Camalan Seda, Langefeld Carl D, Zinnia Amy, McKee Brigham, Carlson Matthew L, Deep Nicholas L, Harris Michael S, Jan Taha A, Kaul Vivian F, Lindquist Nathan R, Mattingly Jameson K, Shah Jay, Zhan Kevin Y, Gurcan Metin N, Moberly Aaron C
Center for Artificial Intelligence Research, Wake Forest University School of Medicine, Winston-Salem, North Carolina, USA.
Department of Biostatistics and Data Science, Bowman Gray Center for Medical Education, Wake Forest University School of Medicine, Winston-Salem, North Carolina, USA.
Otolaryngol Head Neck Surg. 2025 Jan;172(1):152-161. doi: 10.1002/ohn.965. Epub 2024 Sep 2.
This study investigated the comparative performance of ear, nose, and throat (ENT) physicians in correctly detecting ear abnormalities when reviewing digital otoscopy imaging using 3 different visualization methods, including computer-assisted composite images called "SelectStitch," single video frame "Still" images, and video clips. The study also explored clinicians' diagnostic confidence levels and the time to make a diagnosis.
Clinician diagnostic reader study.
Online diagnostic survey of ENT physicians.
Nine ENT physicians reviewed digital otoscopy examinations from 86 ears with various diagnoses (normal, perforation, retraction, middle ear effusion, tympanosclerosis). Otoscopy examinations used artificial-intelligence (AI)-based computer-aided composite image generation from a video clip (SelectStitch), manually selected best still frame from a video clip (Still), or the entire video clip. Statistical analyses included comparisons of ability to detect correct diagnosis, confidence levels, and diagnosis times.

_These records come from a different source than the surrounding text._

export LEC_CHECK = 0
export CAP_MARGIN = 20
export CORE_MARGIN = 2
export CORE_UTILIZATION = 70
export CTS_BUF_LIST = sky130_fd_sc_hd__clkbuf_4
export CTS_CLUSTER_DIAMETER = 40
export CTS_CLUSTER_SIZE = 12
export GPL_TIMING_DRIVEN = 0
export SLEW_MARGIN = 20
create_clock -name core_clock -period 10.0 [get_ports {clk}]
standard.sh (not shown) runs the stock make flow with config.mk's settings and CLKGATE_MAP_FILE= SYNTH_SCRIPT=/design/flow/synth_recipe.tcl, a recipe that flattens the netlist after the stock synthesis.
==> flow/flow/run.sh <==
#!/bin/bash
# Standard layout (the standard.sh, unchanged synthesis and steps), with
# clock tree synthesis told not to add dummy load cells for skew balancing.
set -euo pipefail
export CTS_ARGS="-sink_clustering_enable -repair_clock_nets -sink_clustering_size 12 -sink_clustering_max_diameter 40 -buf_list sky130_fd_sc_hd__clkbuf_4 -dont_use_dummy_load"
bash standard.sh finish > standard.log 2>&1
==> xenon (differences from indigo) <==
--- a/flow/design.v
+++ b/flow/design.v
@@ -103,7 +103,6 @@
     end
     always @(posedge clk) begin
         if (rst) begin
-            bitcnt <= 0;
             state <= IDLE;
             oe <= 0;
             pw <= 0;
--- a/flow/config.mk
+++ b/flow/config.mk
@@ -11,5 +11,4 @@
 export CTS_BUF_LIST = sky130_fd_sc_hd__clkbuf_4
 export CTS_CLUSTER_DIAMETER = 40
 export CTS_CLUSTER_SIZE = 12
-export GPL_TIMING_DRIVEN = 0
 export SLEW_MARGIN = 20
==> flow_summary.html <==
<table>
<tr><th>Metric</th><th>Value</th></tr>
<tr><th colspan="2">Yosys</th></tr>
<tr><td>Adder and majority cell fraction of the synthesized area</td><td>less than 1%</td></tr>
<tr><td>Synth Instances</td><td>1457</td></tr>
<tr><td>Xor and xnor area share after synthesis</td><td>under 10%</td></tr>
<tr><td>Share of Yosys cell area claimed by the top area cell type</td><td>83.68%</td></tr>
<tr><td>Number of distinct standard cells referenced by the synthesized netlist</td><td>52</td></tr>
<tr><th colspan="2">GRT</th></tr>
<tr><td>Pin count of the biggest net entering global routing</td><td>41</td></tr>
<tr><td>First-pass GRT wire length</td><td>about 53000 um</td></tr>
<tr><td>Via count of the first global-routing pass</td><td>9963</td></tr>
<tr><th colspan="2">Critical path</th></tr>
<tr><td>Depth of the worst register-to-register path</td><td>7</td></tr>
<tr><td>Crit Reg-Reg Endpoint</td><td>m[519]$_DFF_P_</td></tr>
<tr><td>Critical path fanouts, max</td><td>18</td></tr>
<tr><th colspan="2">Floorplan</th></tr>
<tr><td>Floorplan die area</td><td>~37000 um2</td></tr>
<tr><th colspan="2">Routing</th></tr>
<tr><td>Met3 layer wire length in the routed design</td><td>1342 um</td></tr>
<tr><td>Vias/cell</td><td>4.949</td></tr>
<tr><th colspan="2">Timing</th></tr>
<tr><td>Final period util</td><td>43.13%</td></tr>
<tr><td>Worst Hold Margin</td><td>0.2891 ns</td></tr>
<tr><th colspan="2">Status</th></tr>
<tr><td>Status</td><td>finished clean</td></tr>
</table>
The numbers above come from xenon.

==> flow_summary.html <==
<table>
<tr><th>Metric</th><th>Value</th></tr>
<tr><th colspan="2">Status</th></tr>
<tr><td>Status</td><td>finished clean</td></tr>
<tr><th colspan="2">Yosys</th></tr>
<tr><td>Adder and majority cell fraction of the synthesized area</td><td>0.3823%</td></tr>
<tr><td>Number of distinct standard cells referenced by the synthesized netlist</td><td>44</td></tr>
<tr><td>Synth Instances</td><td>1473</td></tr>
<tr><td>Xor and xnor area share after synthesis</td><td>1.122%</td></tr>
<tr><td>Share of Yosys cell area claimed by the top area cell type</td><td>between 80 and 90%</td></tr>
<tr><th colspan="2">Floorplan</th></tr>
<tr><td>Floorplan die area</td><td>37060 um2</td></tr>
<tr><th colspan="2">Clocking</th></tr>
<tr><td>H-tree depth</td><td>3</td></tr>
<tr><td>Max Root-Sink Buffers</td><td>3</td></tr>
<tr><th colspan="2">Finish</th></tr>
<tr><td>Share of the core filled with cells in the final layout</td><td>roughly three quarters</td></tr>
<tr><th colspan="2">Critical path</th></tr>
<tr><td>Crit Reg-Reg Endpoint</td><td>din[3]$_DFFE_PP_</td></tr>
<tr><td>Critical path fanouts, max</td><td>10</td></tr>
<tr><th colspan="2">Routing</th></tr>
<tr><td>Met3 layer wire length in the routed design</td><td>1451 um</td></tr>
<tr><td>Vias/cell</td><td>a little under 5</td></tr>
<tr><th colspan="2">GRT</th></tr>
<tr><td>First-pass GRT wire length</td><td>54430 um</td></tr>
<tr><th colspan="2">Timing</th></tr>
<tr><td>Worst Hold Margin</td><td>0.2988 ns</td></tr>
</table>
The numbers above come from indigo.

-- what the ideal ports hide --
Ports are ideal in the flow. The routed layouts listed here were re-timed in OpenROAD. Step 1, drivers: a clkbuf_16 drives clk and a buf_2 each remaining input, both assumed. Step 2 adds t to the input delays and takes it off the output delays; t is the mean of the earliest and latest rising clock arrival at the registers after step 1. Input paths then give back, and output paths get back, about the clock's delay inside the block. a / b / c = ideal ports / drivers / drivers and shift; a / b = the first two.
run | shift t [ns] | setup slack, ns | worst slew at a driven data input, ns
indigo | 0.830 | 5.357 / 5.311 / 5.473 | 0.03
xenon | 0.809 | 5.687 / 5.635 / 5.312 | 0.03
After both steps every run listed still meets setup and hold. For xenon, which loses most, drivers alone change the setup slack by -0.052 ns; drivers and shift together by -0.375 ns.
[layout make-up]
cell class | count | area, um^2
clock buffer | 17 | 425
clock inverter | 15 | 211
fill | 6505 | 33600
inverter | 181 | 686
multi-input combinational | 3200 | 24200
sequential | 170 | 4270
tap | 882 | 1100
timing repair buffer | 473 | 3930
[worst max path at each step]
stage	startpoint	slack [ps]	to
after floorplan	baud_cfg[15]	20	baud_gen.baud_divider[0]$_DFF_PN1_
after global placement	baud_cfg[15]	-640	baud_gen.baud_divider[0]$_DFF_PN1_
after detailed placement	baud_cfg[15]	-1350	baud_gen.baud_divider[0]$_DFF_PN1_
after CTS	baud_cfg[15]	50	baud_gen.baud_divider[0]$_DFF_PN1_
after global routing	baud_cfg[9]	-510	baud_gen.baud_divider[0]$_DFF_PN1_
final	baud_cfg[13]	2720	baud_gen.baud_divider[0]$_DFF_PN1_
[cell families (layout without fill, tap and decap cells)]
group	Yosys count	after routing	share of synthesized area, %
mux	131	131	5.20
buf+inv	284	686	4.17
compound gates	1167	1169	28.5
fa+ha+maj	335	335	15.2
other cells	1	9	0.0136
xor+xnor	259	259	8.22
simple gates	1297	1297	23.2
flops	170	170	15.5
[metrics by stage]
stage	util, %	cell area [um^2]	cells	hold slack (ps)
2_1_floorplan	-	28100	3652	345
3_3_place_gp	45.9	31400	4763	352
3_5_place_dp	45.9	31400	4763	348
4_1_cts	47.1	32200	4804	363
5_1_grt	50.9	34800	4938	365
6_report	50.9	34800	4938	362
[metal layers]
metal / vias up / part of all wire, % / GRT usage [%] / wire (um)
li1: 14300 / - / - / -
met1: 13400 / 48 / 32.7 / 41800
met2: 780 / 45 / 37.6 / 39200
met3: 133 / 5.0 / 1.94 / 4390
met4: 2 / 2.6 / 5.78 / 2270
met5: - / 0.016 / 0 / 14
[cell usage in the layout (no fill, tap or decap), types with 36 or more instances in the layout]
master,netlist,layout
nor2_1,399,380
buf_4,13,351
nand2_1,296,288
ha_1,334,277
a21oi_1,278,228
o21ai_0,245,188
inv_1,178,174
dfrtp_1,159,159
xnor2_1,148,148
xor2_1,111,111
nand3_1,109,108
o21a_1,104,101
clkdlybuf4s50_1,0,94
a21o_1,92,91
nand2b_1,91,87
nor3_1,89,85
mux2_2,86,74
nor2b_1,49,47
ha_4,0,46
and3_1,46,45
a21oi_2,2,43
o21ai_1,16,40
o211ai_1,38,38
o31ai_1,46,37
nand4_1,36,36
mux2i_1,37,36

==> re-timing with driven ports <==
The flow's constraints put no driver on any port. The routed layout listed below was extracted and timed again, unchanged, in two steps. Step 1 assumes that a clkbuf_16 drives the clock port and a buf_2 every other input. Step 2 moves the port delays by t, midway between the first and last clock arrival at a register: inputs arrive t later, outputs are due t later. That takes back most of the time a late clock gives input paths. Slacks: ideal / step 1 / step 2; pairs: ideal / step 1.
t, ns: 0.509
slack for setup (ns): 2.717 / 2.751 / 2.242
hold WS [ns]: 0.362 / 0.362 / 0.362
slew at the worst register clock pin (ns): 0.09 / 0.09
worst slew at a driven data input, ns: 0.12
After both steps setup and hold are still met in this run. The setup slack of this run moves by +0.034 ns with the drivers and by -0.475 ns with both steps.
Background: an optimization exercise with open tools, aiming at small area. Do not read the settings as production practice. In this exercise RTL edits were held to simulation tests only and were not proved equivalent to the original.

## JK
## convolution
module convolution #(parameter BW1=16, BW2=16, STRIDE=1, xs=32, ws=5)
	(input iCLK, iRSTn, iWren,
	 input [4:0] iADDR,
	 input [7:0] iWeight,
	 input signed [7:0] iX,
	 input iValid,
	 output signed [BW2-1:0] oPsum,
	 output oValid);
clock: 8.0 ns
lec_check: 0
cap_margin: 20
core_margin: 2
core_utilization: 40
cts_cluster_diameter: 150
cts_cluster_size: 22
gpl_timing_driven: 0
place_density: 0.6
slew_margin: 20
synth_hierarchical: 1
synth_minimum_keep_size: 0
run.sh (not shown) runs the stock make flow with config.mk's settings and CLKGATE_MAP_FILE= SYNTH_SCRIPT=/design/flow/synth_recipe.tcl, a recipe that flattens the netlist after the stock synthesis.
Having completed the whole flow, JK delivered a layout that passed the timing, DRC and antenna checks.
> inputs changed (JK -> MS)
Settings: GPL_TIMING_DRIVEN removed (was 0).
==> run notes <==
- JK → MS: delay of the slowest cell on the worst path now smaller.
- MS and JK ended up with nearly the same starting density of the core.
- Against JK, MS comes in 1 higher on total of buffers placed on input and output ports.
- Going from JK to MS, cell count shrank slightly.
- For MS, the startpoint of the most critical setup path was lb.sr[1019], unlike JK, where it was lb.sr[1010].
Inputs modified between MS and AL:
Settings: changing PLACE_DENSITY from 0.6 to 0.5.
Results
| number of iterations in the first detailed-routing pass | AL vs MS | 3 lower |. AL -> MS: number of sequential storage elements delta 0, exact match. AL against MS: worst setup slack lost 0.067 ns, placement-stage cell area neither gained nor lost much, signal arrival time at the worst endpoint picked up an extra 0.11 ns, count of buffers from port buffering neither gained nor lost much. Any difference in count of placed standard cells in the final layout, fillers left out between MS and AL is small enough to ignore.

========
convolution, a different RTL version from the one above (not shown whole).
Size: ~42 I/O pins, roughly 0.075 mm2 of cells after synthesis.
clock: 8.0 ns
lec_check: 0
cap_margin: 20
core_margin: 2
core_utilization: 40
cts_cluster_diameter: 45
cts_cluster_size: 30
place_density: 0.6
slew_margin: 20
synth_hierarchical: 1
synth_minimum_keep_size: 0
Next try:
- CORE_UTILIZATION: 40 -> 60
- CTS_CLUSTER_DIAMETER: 45 -> unset
- CTS_CLUSTER_SIZE: 30 -> unset
- PLACE_DENSITY: 0.6 -> 0.7
What happened:
- non-clock buffer count went down by 11
- global-route usage rose by 11 points
- sequential cell count does not change
- worst hold slack gets worse by 0.0081 ns
Next try:
- CORE_UTILIZATION: 60 -> 40
- CTS_CLUSTER_DIAMETER: unset -> 150
- CTS_CLUSTER_SIZE: unset -> 22
- PLACE_DENSITY: 0.7 -> 0.6
Effect:
- The changed run completed without violations
- wire length is lower by 1.5%
- clock-buffer cell count went down by 73
- cell area falls by 1.7%
- die area increases by 49%
- area after synthesis is unchanged
- setup slack got worse by 0.13 ns
- cell count grows by 9.6%
- global-route usage shrinks by 11 points
- via count went down by 2.2%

The ENT physicians' ability to detect ear abnormalities (33.2%-68.7%) varied depending on the pathologies. SelectStitch and Still images were not statistically different in detecting abnormalities (P > .50), but both were different from Video (P < .01). However, the performance improvement observed with Videos came at the cost of significantly longer time to determining the diagnosis. The level of confidence in the diagnosis was positively associated with correct diagnoses, but varied by particular pathology.
This study explores the potential of computer-assisted techniques like SelectStitch in enhancing otoscopic diagnoses and time-saving, which could benefit telemedicine settings. Comparable performance between computer-generated and manually selected images suggests the potential of AI algorithms for otoscopy applications.
本研究调查了耳鼻喉科(ENT)医生在使用三种不同可视化方法(包括称为“SelectStitch”的计算机辅助合成图像、单视频帧“静止”图像和视频片段)查看数字耳镜成像时正确检测耳部异常的比较表现。该研究还探讨了临床医生的诊断信心水平和做出诊断的时间。
临床医生诊断性阅片研究。
对耳鼻喉科医生进行在线诊断调查。
九名耳鼻喉科医生对来自86只耳朵的数字耳镜检查进行了评估,这些耳朵有各种诊断结果(正常、穿孔、内陷、中耳积液、鼓室硬化)。耳镜检查使用了基于人工智能(AI)的计算机辅助合成图像生成技术,该技术从视频片段中生成(SelectStitch),从视频片段中手动选择最佳静止帧(静止),或使用整个视频片段。统计分析包括对检测正确诊断的能力、信心水平和诊断时间的比较。
耳鼻喉科医生检测耳部异常的能力(33.2%-68.7%)因病理情况而异。SelectStitch和静止图像在检测异常方面无统计学差异(P>.50),但两者均与视频不同(P<.01)。然而,使用视频观察到的性能提升是以显著延长诊断时间为代价的。诊断信心水平与正确诊断呈正相关,但因具体病理情况而异。
本研究探讨了SelectStitch等计算机辅助技术在增强耳镜诊断和节省时间方面的潜力,这可能有益于远程医疗环境。计算机生成图像和手动选择图像之间的可比性能表明了人工智能算法在耳镜检查应用中的潜力。